Ticket 17051

Summary: How does SLURM report that a job was killed because of a MEM contraint violation?
Product: Slurm Reporter: Brent G <brent.gawryluik>
Component: ConfigurationAssignee: Benjamin Witham <benjamin.witham>
Status: RESOLVED INFOGIVEN QA Contact:
Severity: 3 - Medium Impact    
Priority: --- CC: benjamin.witham
Version: 22.05.8   
Hardware: Linux   
OS: Linux   
Site: Recursion Pharma Alineos Sites: ---
Atos/Eviden Sites: --- Confidential Site: ---
Coreweave sites: --- Cray Sites: ---
DS9 clusters: --- HPCnow Sites: ---
HPE Sites: --- IBM Sites: ---
NOAA SIte: --- OCF Sites: ---
Recursion Pharma Sites: --- SFW Sites: ---
SNIC sites: --- Linux Distro: ---
Machine Name: CLE Version:
Version Fixed: Target Release: ---
DevPrio: --- Emory-Cloud Sites: ---

Description Brent G 2023-06-26 15:45:42 MDT
We've recently enabled MEMORY constraints and have successfully tested SLURM OOM killing jobs that have violated these constraints. The problem is that we can't find anything concrete in the log to explain the activity...

scontrol show job says job status is FAILED but it doesn't tell you why.

The err output says that a PID was killed but not why.

There is nothing in the node's slurmd log, nor is there anything specific that I can find in slurmctld...

The reason I ask is that I suspect we are going to start getting a great deal of new support tickets from users asking us why their compute jobs suddenly failed.

Any info here would be greatly appreciated.
Comment 1 Benjamin Witham 2023-06-26 16:13:50 MDT
Hello Brent,

Slurm should report that a job has failed with the reason tag in scontrol show job. Are you not seeing this behavior from your scontrol? Are you needing more information for a job failure, or just that it was out of memory?

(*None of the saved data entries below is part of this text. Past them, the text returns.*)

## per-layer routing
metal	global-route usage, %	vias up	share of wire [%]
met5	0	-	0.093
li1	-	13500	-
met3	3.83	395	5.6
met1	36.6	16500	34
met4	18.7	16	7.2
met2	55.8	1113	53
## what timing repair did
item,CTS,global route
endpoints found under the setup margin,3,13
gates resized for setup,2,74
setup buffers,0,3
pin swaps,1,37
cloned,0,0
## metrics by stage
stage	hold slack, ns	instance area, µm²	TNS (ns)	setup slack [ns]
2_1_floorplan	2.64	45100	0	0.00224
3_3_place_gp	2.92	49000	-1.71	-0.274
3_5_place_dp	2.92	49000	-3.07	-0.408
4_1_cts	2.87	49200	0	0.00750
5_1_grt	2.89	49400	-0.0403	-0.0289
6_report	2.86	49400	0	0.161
File: config.mk
export PLATFORM = sky130hd
export DESIGN_NAME = acccpu_front
export DESIGN_NICKNAME = d
export VERILOG_FILES = /design/src/hdl/acccpu_pkg.sv /design/src/hdl/acccpu_front.sv
export SDC_FILE = /design/constraint.sdc
export NUM_CORES = 1
export LEC_CHECK = 0
export BUFFER_PORTS_ARGS = -buffer_cell sky130_fd_sc_hd__clkbuf_2
export CAP_MARGIN = 20
export CORE_MARGIN = 2
export CORE_UTILIZATION = 50
export CTS_BUF_LIST = sky130_fd_sc_hd__clkbuf_8
export CTS_CLUSTER_DIAMETER = 40
export DETAILED_ROUTE_END_ITERATION = 10
export PLACE_DENSITY = 0.77
export SLEW_MARGIN = 10
export SYNTH_ARGS = -nofsm -noshare
export SYNTH_HDL_FRONTEND = slang
export SYNTH_SLANG_ARGS = --single-unit
File: constraint.sdc
create_clock -name i_clk -period 2.9 [get_ports i_clk]
set_clock_uncertainty 0.1 [all_clocks]
set_input_delay 0.58 -clock i_clk [delete_from_list [all_inputs] [get_ports i_clk]]
set_output_delay 0.58 -clock i_clk [all_outputs]
set_load 0.01 [all_outputs]
File: src/hdl/acccpu_pkg.sv
`timescale 1ns / 1ps
// ---------------------------------------------------------------------------
// acccpu_pkg
// Shared types, codes and the instruction length decode of the accumulator CPU.
// ---------------------------------------------------------------------------
package acccpu_pkg;

    localparam logic [1:0] CMD_WRITE = 2'd0;
    localparam logic [1:0] CMD_READ  = 2'd1;
    localparam logic [1:0] CMD_EXEC  = 2'd2;

    localparam logic [7:0] OP_NOP  = 8'h18;
    localparam logic [7:0] OP_HALT = 8'h19;

    localparam logic [2:0] FN_AND = 3'd0;
    localparam logic [2:0] FN_OR  = 3'd1;
    localparam logic [2:0] FN_XOR = 3'd2;
    localparam logic [2:0] FN_ADD = 3'd3;
    localparam logic [2:0] FN_SUB = 3'd4;
    localparam logic [2:0] FN_INC = 3'd5;
    localparam logic [2:0] FN_DEC = 3'd6;
    localparam logic [2:0] FN_NOT = 3'd7;

    // Operand and destination modes.
    localparam logic [1:0] MD_IND   = 2'd0;
    localparam logic [1:0] MD_ACC   = 2'd1;
    localparam logic [1:0] MD_MAR   = 2'd2;
    localparam logic [1:0] MD_MEM   = 2'd3;
    localparam logic [1:0] SM_CONST = 2'd2;

    // Load and store methods.
    localparam logic [1:0] LM_ADDR  = 2'd0;
    localparam logic [1:0] LM_CONST = 2'd1;
    localparam logic [1:0] LM_IND   = 2'd2;

    typedef struct packed {
        logic [1:0]  cmd;
        logic [15:0] addr;
        logic [7:0]  wb;
    } t_item;

    // Queue status from the front part.
    typedef struct packed {
        logic valid;
        logic full;
    } t_q_stat;

    // Back part status toward the front part.
    typedef struct packed {
        logic pop;
        logic clearing;
    } t_back_stat;

    function automatic logic [2:0] ins_len(input logic [7:0] op);
        logic [1:0] d;
        logic [1:0] s;
        d = op[3:2];
        s = op[1:0];
        if (op[7:3] == 5'b00010) begin
            ins_len = 3'd3;
        end else if (op[7]) begin
            if (d == MD_MEM) begin
                ins_len = (s < 2'd2) ? 3'd3 : (3'({1'b0, s}) + 3'd2);
            end else if (d == MD_MAR) begin
                ins_len = (s >= 2'd2) ? 3'd3 : 3'd1;
            end else begin
                ins_len = (s == 2'd2) ? 3'd2 : ((s == 2'd3) ? 3'd3 : 3'd1);
            end
        end else if (op[7:4] == 4'd0) begin
            case (op[2:0])
                3'd0, 3'd4, 3'd5: ins_len = 3'd3;
                3'd1:             ins_len = 3'd2;
                default:          ins_len = 3'd1;
            endcase
        end else begin
            ins_len = 3'd1;
        end
    endfunction

endpackage
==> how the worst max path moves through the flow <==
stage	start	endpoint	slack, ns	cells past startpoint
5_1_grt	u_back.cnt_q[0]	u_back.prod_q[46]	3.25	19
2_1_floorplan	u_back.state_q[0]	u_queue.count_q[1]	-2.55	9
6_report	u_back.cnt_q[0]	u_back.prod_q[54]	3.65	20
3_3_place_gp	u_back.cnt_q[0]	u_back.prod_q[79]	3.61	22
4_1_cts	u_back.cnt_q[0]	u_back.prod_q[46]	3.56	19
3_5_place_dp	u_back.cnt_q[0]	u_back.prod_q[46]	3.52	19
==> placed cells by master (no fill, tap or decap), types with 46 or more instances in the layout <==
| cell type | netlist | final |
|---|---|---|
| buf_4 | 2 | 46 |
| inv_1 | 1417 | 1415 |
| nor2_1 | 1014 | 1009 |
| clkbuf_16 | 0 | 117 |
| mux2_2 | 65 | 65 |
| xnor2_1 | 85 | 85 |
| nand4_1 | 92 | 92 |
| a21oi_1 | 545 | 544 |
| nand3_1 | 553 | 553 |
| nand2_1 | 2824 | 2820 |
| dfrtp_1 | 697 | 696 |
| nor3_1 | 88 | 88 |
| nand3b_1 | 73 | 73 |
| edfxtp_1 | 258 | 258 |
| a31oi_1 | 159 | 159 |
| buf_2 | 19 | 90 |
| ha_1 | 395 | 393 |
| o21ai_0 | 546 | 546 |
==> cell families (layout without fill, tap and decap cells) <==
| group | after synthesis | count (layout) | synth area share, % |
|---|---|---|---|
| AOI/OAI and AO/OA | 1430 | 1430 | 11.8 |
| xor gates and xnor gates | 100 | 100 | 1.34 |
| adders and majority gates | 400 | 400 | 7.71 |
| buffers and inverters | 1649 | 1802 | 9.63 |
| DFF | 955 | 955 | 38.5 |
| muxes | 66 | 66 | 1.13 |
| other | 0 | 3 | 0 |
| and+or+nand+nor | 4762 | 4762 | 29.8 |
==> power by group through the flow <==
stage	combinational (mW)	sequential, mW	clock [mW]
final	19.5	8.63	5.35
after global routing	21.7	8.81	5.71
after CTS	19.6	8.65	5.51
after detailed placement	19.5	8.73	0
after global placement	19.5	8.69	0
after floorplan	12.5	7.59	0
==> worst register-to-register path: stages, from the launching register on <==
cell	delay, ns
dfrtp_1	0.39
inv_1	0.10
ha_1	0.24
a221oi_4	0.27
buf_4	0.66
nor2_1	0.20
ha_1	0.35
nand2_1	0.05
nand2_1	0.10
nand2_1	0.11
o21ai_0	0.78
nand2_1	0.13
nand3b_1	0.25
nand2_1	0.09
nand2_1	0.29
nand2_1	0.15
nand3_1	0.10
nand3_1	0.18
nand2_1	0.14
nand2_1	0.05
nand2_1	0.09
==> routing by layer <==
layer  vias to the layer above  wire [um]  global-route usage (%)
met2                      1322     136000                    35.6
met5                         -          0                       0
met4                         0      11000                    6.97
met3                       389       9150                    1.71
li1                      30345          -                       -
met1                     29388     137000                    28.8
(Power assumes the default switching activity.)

The complete list of reason codes can be found here:
> https://slurm.schedmd.com/resource_limits.html
Comment 2 Brent G 2023-06-26 20:40:42 MDT
Thank you for the quick response. We will test this again tomorrow and look more closely at the `scontrol` output.
Comment 3 Benjamin Witham 2023-07-05 13:20:17 MDT
Hello Brent, 

Just checking in to see if your scontrol is working properly and displaying your OOM kill reason. If so, I'll go ahead and close this ticket.
Comment 4 Benjamin Witham 2023-07-18 09:07:23 MDT
Closing ticket